Tests: GitHub Copilot can also assist in writing tests. It can suggest test case scenarios, test function setups, and assertions based on the code context. Automating parts of the testing process helps ensure code reliability and promotes a test-driven development approach. It speeds up the creation of unit tests, making it easier to maintain code quality and identify potential issues.
Data Privacy
At PRODYNA, we prioritize your data privacy when using GitHub Copilot. Your code and snippets are securely processed on GitHub, with adherence to our documented privacy practices. After generating recommendations, your code is promptly discarded. Our data processing procedures are fully outlined in the GitHub Copilot for Business Privacy Statement, accessible via QR code or online search.

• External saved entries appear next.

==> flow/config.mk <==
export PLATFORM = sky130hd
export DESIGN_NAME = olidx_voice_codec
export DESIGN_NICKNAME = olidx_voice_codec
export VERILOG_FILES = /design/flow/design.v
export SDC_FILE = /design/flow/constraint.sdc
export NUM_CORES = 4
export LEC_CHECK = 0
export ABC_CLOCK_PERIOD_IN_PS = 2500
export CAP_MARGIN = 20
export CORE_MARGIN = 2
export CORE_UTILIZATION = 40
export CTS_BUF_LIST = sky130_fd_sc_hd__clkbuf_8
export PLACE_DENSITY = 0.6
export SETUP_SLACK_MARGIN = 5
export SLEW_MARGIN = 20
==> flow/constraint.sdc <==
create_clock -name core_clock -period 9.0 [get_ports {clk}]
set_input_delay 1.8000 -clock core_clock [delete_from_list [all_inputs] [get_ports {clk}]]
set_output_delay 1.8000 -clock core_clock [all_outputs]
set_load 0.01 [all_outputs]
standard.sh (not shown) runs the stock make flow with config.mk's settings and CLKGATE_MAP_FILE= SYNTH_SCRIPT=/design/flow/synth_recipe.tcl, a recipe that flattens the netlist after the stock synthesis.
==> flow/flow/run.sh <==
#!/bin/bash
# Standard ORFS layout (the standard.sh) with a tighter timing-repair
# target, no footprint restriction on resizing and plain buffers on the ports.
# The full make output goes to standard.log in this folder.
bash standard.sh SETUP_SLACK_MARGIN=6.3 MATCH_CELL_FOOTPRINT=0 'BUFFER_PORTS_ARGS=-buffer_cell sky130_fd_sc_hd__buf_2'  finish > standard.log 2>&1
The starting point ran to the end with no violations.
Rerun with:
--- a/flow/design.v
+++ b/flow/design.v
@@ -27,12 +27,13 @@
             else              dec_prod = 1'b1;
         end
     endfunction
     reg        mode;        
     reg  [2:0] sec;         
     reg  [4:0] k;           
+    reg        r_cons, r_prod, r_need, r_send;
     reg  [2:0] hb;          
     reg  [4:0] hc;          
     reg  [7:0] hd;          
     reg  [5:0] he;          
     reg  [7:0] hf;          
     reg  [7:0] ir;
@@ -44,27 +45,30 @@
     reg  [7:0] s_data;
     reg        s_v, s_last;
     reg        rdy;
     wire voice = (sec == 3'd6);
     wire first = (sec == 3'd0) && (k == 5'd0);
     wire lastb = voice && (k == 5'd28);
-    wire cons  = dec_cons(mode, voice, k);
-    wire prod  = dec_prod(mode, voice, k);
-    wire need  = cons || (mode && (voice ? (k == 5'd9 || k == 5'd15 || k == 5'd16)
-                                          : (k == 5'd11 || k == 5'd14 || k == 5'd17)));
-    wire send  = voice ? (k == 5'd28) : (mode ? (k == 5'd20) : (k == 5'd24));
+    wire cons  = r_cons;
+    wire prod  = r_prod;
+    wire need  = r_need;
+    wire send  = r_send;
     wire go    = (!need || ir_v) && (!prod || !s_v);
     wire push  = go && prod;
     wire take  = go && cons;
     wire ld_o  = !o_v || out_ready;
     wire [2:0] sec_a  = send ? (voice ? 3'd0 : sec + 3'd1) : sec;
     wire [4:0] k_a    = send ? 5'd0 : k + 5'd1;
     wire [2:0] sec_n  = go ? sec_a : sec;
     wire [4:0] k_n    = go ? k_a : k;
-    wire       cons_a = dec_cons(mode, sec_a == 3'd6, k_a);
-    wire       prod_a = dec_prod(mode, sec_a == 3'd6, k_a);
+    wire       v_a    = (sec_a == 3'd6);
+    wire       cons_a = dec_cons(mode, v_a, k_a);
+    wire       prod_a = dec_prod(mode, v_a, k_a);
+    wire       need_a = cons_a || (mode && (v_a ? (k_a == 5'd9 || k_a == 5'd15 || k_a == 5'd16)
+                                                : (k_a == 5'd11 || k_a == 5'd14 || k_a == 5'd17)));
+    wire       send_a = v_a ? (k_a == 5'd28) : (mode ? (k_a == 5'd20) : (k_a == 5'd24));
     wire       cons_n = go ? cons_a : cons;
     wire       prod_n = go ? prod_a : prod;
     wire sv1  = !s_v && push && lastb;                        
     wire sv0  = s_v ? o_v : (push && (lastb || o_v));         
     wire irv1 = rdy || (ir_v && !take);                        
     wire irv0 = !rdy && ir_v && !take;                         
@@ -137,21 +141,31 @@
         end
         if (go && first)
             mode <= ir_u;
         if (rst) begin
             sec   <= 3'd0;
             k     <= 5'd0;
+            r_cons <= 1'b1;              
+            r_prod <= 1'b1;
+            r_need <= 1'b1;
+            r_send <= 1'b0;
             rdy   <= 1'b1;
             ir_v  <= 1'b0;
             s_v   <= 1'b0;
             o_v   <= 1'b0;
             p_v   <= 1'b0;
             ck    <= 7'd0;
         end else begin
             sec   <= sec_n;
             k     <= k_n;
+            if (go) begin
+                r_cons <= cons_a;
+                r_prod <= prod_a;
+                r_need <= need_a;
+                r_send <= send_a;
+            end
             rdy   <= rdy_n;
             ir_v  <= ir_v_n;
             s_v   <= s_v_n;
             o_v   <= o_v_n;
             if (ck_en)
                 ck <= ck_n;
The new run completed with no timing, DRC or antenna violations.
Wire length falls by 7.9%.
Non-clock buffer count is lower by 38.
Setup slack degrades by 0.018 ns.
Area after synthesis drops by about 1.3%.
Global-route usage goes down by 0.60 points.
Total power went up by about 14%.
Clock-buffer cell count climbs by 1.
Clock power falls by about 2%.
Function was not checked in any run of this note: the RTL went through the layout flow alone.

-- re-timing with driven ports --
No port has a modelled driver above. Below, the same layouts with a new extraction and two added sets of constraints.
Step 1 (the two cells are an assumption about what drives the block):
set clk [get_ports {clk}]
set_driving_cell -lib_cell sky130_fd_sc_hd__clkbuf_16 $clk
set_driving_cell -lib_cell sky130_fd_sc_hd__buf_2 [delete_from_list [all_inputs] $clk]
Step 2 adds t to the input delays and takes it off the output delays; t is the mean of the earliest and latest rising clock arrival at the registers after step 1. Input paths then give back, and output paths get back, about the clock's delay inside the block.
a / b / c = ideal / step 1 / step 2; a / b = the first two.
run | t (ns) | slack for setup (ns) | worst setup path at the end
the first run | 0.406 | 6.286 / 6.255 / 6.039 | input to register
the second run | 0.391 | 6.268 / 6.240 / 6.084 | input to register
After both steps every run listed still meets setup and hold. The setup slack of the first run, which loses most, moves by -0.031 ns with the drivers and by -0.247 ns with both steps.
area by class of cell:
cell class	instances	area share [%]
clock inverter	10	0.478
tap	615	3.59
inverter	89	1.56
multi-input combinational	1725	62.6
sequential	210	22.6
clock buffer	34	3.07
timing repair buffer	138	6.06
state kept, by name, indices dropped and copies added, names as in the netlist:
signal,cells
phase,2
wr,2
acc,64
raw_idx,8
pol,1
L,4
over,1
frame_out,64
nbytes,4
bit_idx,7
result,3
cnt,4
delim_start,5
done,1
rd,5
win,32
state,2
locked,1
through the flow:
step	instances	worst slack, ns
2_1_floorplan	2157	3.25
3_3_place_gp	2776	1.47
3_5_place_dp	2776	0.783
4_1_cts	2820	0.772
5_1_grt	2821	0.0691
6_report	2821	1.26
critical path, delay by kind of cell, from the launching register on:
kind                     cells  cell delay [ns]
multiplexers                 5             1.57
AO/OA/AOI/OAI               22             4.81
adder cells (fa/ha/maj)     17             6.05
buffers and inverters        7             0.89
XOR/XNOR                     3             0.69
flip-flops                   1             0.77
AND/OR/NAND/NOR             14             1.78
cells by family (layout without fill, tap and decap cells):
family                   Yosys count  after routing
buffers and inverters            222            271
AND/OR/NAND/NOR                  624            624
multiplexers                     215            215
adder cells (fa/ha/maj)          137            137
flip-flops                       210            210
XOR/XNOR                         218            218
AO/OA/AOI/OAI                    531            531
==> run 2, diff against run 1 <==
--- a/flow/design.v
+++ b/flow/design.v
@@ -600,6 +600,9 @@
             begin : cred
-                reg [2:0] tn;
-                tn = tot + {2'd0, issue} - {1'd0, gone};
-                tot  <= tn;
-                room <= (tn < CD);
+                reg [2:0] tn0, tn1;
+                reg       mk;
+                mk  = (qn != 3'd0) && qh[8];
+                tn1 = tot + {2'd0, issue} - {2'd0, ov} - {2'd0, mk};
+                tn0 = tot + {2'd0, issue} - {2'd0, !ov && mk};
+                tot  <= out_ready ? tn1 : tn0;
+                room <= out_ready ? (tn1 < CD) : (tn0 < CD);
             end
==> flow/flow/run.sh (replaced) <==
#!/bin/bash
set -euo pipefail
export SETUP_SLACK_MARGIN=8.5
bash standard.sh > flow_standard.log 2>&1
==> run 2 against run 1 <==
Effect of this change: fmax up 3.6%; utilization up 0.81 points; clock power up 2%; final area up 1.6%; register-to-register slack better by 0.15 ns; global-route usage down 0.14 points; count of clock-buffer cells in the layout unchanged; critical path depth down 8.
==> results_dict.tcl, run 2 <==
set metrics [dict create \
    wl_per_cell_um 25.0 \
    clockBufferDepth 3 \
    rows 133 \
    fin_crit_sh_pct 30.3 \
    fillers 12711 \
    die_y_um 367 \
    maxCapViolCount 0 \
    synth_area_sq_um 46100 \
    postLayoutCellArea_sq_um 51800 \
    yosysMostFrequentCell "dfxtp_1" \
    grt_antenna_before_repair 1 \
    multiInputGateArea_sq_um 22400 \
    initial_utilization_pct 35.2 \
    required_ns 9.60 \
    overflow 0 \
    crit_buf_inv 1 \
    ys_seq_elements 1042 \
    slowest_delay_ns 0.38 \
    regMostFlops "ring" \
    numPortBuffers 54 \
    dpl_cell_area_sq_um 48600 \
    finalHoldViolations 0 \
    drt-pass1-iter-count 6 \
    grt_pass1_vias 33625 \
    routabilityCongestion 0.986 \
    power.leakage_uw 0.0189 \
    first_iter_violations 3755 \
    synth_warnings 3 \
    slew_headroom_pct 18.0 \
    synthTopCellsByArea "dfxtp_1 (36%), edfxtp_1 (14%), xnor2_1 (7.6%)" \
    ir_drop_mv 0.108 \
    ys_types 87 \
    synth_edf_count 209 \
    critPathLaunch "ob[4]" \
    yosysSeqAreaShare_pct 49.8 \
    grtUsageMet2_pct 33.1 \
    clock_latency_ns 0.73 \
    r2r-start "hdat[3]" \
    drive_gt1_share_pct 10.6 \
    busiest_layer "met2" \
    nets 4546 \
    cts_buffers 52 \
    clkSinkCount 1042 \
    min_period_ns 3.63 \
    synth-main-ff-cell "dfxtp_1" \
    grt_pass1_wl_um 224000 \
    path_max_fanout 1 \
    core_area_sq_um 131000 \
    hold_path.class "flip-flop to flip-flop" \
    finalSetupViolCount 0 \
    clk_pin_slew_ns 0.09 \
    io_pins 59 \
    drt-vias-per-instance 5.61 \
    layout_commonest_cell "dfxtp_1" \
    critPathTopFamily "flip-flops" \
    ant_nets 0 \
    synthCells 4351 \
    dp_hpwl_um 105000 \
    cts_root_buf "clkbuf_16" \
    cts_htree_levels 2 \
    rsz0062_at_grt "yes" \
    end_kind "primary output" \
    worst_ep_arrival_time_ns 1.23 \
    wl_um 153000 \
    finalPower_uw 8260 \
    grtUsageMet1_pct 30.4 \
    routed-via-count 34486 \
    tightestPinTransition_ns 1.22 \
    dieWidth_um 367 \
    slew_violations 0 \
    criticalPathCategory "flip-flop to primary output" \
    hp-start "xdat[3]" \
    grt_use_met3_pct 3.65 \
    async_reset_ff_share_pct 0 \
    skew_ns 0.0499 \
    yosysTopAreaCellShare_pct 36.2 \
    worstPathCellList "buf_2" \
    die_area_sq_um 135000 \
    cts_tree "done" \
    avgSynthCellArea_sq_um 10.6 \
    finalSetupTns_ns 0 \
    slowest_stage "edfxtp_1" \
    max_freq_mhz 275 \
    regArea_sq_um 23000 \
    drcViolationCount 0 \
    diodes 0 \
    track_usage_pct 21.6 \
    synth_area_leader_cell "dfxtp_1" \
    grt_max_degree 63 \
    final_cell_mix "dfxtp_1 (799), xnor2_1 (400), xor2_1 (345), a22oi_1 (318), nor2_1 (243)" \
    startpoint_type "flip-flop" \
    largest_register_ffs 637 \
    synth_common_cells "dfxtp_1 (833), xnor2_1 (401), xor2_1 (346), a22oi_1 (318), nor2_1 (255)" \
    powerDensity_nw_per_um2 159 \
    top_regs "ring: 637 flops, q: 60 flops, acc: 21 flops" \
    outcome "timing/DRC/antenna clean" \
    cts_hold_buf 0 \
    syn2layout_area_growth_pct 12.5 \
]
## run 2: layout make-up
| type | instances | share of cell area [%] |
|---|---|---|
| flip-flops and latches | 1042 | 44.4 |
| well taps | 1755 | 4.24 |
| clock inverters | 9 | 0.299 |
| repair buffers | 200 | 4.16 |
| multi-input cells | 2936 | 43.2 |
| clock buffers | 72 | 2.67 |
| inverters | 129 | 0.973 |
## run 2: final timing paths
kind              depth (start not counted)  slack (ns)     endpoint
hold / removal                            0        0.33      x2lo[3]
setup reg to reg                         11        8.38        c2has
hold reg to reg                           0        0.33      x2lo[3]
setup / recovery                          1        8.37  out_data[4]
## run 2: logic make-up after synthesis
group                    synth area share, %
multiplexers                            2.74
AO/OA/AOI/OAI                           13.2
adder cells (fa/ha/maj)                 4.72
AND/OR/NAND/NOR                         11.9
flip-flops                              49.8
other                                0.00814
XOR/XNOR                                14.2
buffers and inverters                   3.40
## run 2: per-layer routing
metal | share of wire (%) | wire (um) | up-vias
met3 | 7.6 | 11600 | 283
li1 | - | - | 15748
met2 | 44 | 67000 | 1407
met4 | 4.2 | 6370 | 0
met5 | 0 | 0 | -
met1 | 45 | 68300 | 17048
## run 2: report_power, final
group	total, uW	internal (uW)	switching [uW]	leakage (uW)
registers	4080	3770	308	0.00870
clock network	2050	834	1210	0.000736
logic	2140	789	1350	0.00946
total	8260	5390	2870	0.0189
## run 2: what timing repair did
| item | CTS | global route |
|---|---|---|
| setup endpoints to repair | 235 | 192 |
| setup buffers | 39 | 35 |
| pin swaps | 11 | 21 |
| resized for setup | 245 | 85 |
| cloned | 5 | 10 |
This is an optimization exercise on Yosys and OpenROAD, whose aim is small area, a short achievable clock period and few clock cycles, not a production implementation.
RTL that was checked went through simulation tests only; none was proved equivalent to the original.
Power is estimated from default activity; no workload was simulated.

==> flow/design.v (excerpt) <==
module qgk (
    input  wire        clk,
    input  wire        rst,
    input  wire        reg_wr,
    input  wire [6:0]  reg_addr,
    input  wire [31:0] reg_wdata,
    output reg  [31:0] reg_rdata,
    output wire        busy,
    output reg         mem_req,
    output reg         mem_we,
    output reg  [31:0] mem_addr,
    output reg  [3:0]  mem_be,
    output reg  [31:0] mem_wdata,
    input  wire        mem_ready,
    input  wire [31:0] mem_rdata
);
    reg [31:0] cmd_r;
    reg        st_done, st_err;
    reg [2:0]  st_cause;
    reg [31:0] wptr, aptr, bptr, mptr, sptr, zptr, optr;
    reg [15:0] nch, klen;
    reg [7:0]  zw, zout, zin;
    reg [31:0] src, dst, len;
    reg [2:0]  pbit;
    reg [31:0] rqsum, rqmul;
    reg [7:0]  rqshift, rqres;
    reg [31:0] acc0, acc1, acc2, acc3;
    localparam S_IDLE = 5'd0,
               S_Z0   = 5'd1,    
               S_Z1   = 5'd2,
               S_BA   = 5'd3,    
  ...
==> flow/config.mk <==
export PLATFORM = sky130hd
export DESIGN_NAME = qgk
export DESIGN_NICKNAME = qgk
export VERILOG_FILES = /design/flow/design.v
export SDC_FILE = /design/flow/constraint.sdc
export NUM_CORES = 8
export LEC_CHECK = 0
export CAP_MARGIN = 20
export CORE_MARGIN = 2
export CORE_UTILIZATION = 40
export SLEW_MARGIN = 20
==> flow/constraint.sdc <==
create_clock -name core_clock -period 16.0 [get_ports {clk}]
set_input_delay 3.2000 -clock core_clock [delete_from_list [all_inputs] [get_ports {clk}]]
set_output_delay 3.2000 -clock core_clock [all_outputs]
set_load 0.01 [all_outputs]
standard.sh (not shown) runs the stock make flow with config.mk's settings and CLKGATE_MAP_FILE= SYNTH_SCRIPT=/design/flow/synth_recipe.tcl, a recipe that flattens the netlist after the stock synthesis.
==> flow/flow/run.sh <==
#!/bin/bash
# The standard ORFS layout (standard synthesis, floorplan, placement, CTS,
# routing), with ORFS's timing repair asked to keep a setup margin of
# MARGIN ns at the design's clock period. The make output goes to
# standard_flow.log; ORFS keeps each step's log under orfs/logs/.
set -euo pipefail
MARGIN=7.5
bash standard.sh SETUP_SLACK_MARGIN=$MARGIN finish > standard_flow.log 2>&1
Testbench counts at the start, summed over its fixed seeds: cycles 62,382.
Change:
--- a/flow/flow/run.sh
+++ b/flow/flow/run.sh
@@ -6,3 +6,3 @@
 set -euo pipefail
-MARGIN=7.5
+MARGIN=8
 bash standard.sh SETUP_SLACK_MARGIN=$MARGIN finish > standard_flow.log 2>&1
--- a/flow/config.mk
+++ b/flow/config.mk
@@ -9,3 +9,3 @@
 export CORE_MARGIN = 2
-export CORE_UTILIZATION = 40
+export CORE_UTILIZATION = 60
 export SLEW_MARGIN = 20
- design area grows slightly
- combinational power rose by a few percent
- clock-buffer cell count goes down by 6
- utilization climbs by 23 points
- register-to-register slack improves by 0.32 ns
- first-iteration DRC count rose by a quarter to a third
- via count went up by a few percent
Change:
==> flow/run.sh (new file) <==
#!/bin/bash
# synth_recipe.tcl (not shown) runs the flow's synth.tcl, then flattens the netlist and writes it again
# the make line also repeats each setting of config.mk as NAME=value (left out here)
make -C /OpenROAD-flow-scripts/flow DESIGN_CONFIG=/design/flow/config.mk WORK_HOME=/design/flow/orfs CLKGATE_MAP_FILE= SYNTH_SCRIPT=/design/flow/synth_recipe.tcl finish
--- a/flow/config.mk
+++ b/flow/config.mk
@@ -10,2 +10,3 @@
 export CORE_UTILIZATION = 60
+export SETUP_SLACK_MARGIN = 5
 export SLEW_MARGIN = 20
removed: flow/flow/run.sh
removed: flow/standard.sh
Outcome:
- The new run finished clean
- die area is unchanged
- wire length falls by 6.3%
- cell area came out lower by 4.9%
- clock skew climbs by 0.0040 ns

qgk, a different RTL version from the one above (not shown whole).
Size in the first run: roughly 8900 cells after synthesis, about 1300 flip-flops, about 180 I/O pins, about 91000 um2 of cells after synthesis.
// qgk
module qgk (
    input  wire        clk,
    input  wire        rst,
    input  wire        reg_wr,
    input  wire [6:0]  reg_addr,
    input  wire [31:0] reg_wdata,
    output reg  [31:0] reg_rdata,
    output wire        busy,
    output reg         mem_req,
    output reg         mem_we,
    output reg  [31:0] mem_addr,
    output reg  [3:0]  mem_be,
    output reg  [31:0] mem_wdata,
    input  wire        mem_ready,
    input  wire [31:0] mem_rdata
);
    reg [31:0] cmd_r;
    reg        st_done, st_err;
    reg [2:0]  st_cause;
    reg [31:0] wptr, aptr, bptr, mptr, sptr, zptr, optr;
    reg [15:0] nch, klen;
    reg [7:0]  zw, zout, zin;
    reg [31:0] src, dst, len;
    reg [2:0]  pbit;
    reg [31:0] rqsum, rqmul;
    reg [7:0]  rqshift, rqres;
    reg [31:0] acc0, acc1, acc2, acc3;
    localparam S_IDLE = 5'd0,
               S_Z0   = 5'd1,    
               S_Z1   = 5'd2,
               S_BA   = 5'd3,    
               S_BB   = 5'd4,
               S_WA   = 5'd5,    
               S_WB   = 5'd6,
               S_X1   = 5'd7,    
               S_X2   = 5'd8,
               S_GW   = 5'd9,    
               S_OW   = 5'd10,   
               S_MA   = 5'd11,   
               S_MB   = 5'd12,
               S_S0   = 5'd13,
               S_S1   = 5'd14,
               S_TW   = 5'd15,   
               S_OP   = 5'd16,   
               S_U_RD = 5'd17,   
               S_U_WR = 5'd18,   
               S_P_OR = 5'd19,   
               S_P_RD = 5'd20,   
               S_P_WR = 5'd21,   
               S_C_RD = 5'd22,   
               S_C_WR = 5'd23,   
               S_RQ   = 5'd24;   
    reg [24:0] st;
    assign busy = !st[S_IDLE];
    reg [1:0]  wa, wo;
    reg        zpc;
    reg        conv;         
    reg [31:0] pw;           
    reg [15:0] ch;           
    reg [14:0] aw;           
    reg [15:0] co;           
    reg [1:0]  owk;          
    reg        fin;          
    reg [31:0] ba;           
    reg [31:0] wra, wrb;     
    reg [7:0]  za, zb;
    reg [31:0] ma, mb;
    reg [7:0]  sa, sb;
    reg [15:0] b1, b2;       
    reg [59:0] la_r;         
    reg [31:0] xr;           
    reg [17:0] x3lo, x3hi;   
    reg        xv, xc;       
    reg        bias_a, bias_b;
  ...
export LEC_CHECK = 0
export CAP_MARGIN = 20
export CORE_MARGIN = 2
export CORE_UTILIZATION = 55
export CTS_CLUSTER_DIAMETER = 100
export CTS_CLUSTER_SIZE = 20
export SLEW_MARGIN = 20
create_clock -name core_clock -period 16.0 [get_ports {clk}]
==> flow/flow/run.sh <==
#!/bin/bash
# The standard ORFS layout (standard synthesis, floorplan, placement, CTS,
# routing), with two changes: the port buffers are buf_2 cells rather than the
# default delay buffers, and ORFS's timing repair is asked to keep a setup
# margin of MARGIN ns at the design's clock period. The make output goes to
# standard_flow.log; ORFS keeps each step's log under orfs/logs/.
set -euo pipefail
MARGIN=7.6
bash standard.sh SETUP_SLACK_MARGIN=$MARGIN "BUFFER_PORTS_ARGS=-buffer_cell sky130_fd_sc_hd__buf_2" finish > standard_flow.log 2>&1
The starting point completed without violations.
Next try:
==> flow/flow/run.sh (replaced) <==
#!/bin/bash
# The standard ORFS layout (standard synthesis, floorplan, placement, CTS,
# routing), with two changes: the port buffers are buf_4 cells rather than the
# default delay buffers, and ORFS's timing repair is asked to keep a setup
# margin of MARGIN ns at the design's clock period. The make output goes to
# standard_flow.log; ORFS keeps each step's log under orfs/logs/.
set -euo pipefail
MARGIN=7.6
bash standard.sh SETUP_SLACK_MARGIN=$MARGIN "BUFFER_PORTS_ARGS=-buffer_cell sky130_fd_sc_hd__buf_4" finish > standard_flow.log 2>&1
The changed run went through all stages and came out clean.
Setup slack loses 0.039 ns.
Via count came out lower by 0.57%.
Cell area came out higher by 0.77%.
Area after synthesis stays the same.
Sequential power stays flat.
Worst hold slack gains 0.0067 ns.
Die area does not change.
Maximum frequency came out lower by 0.45%.
Clock skew came out higher by 0.0032 ns.
No run of this note included a check of the RTL's function; only the layout flow was run.

Another version of the RTL of qgk (not shown whole).
Size: about 1300 flip-flops, about 180 I/O pins, roughly 91000 µm² of cells after synthesis.
==> flow/design.v (excerpt) <==
module qgk (
    input  wire        clk,
    input  wire        rst,
    input  wire        reg_wr,
    input  wire [6:0]  reg_addr,
    input  wire [31:0] reg_wdata,
    output reg  [31:0] reg_rdata,
    output wire        busy,
    output reg         mem_req,
    output reg         mem_we,
    output reg  [31:0] mem_addr,
    output reg  [3:0]  mem_be,
    output reg  [31:0] mem_wdata,
    input  wire        mem_ready,
    input  wire [31:0] mem_rdata
);
export LEC_CHECK = 0
export CAP_MARGIN = 20
export CORE_MARGIN = 2
export CORE_UTILIZATION = 55
export CTS_CLUSTER_DIAMETER = 100
export CTS_CLUSTER_SIZE = 20
export SLEW_MARGIN = 20
create_clock -name core_clock -period 16.0 [get_ports {clk}]
==> flow/flow/run.sh <==
#!/bin/bash
# The standard ORFS layout (standard synthesis, floorplan, placement, CTS,
# routing), with ORFS's timing repair asked to keep a setup margin of
# MARGIN ns at the design's clock period. The make output goes to
# standard_flow.log; ORFS keeps each step's log under orfs/logs/.
set -euo pipefail
MARGIN=7.6
bash standard.sh SETUP_SLACK_MARGIN=$MARGIN finish > standard_flow.log 2>&1
Change:
--- a/flow/flow/run.sh
+++ b/flow/flow/run.sh
@@ -6,3 +6,3 @@
 set -euo pipefail
-MARGIN=7.6
+MARGIN=7.4
 bash standard.sh SETUP_SLACK_MARGIN=$MARGIN finish > standard_flow.log 2>&1
--- a/flow/config.mk
+++ b/flow/config.mk
@@ -9,3 +9,3 @@
 export CORE_MARGIN = 2
-export CORE_UTILIZATION = 55
+export CORE_UTILIZATION = 60
 export CTS_CLUSTER_DIAMETER = 100
After rerunning: The new run ran to the end with no violations. Global-route usage increases by 1.6 points. Worst setup slack loses 170 ps. Sequential power hardly moves.
No functional check of the RTL was part of any run of this note.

We will engage with you to explain the benefits of GitHub Copilot, ensuring transparency and offering faster coding and quicker results. If you disagree with the privacy terms, we can disable the AI coding assistant, while agreeing allows us to continue providing transparent code snippet transfer and processing.
—---
In conclusion, GitHub Copilot is an AI-powered coding assistant that accelerates coding speed, streamlines repetitive tasks, improves documentation, reduces mundane work, and respects data privacy, enhancing the overall development process for software engineers.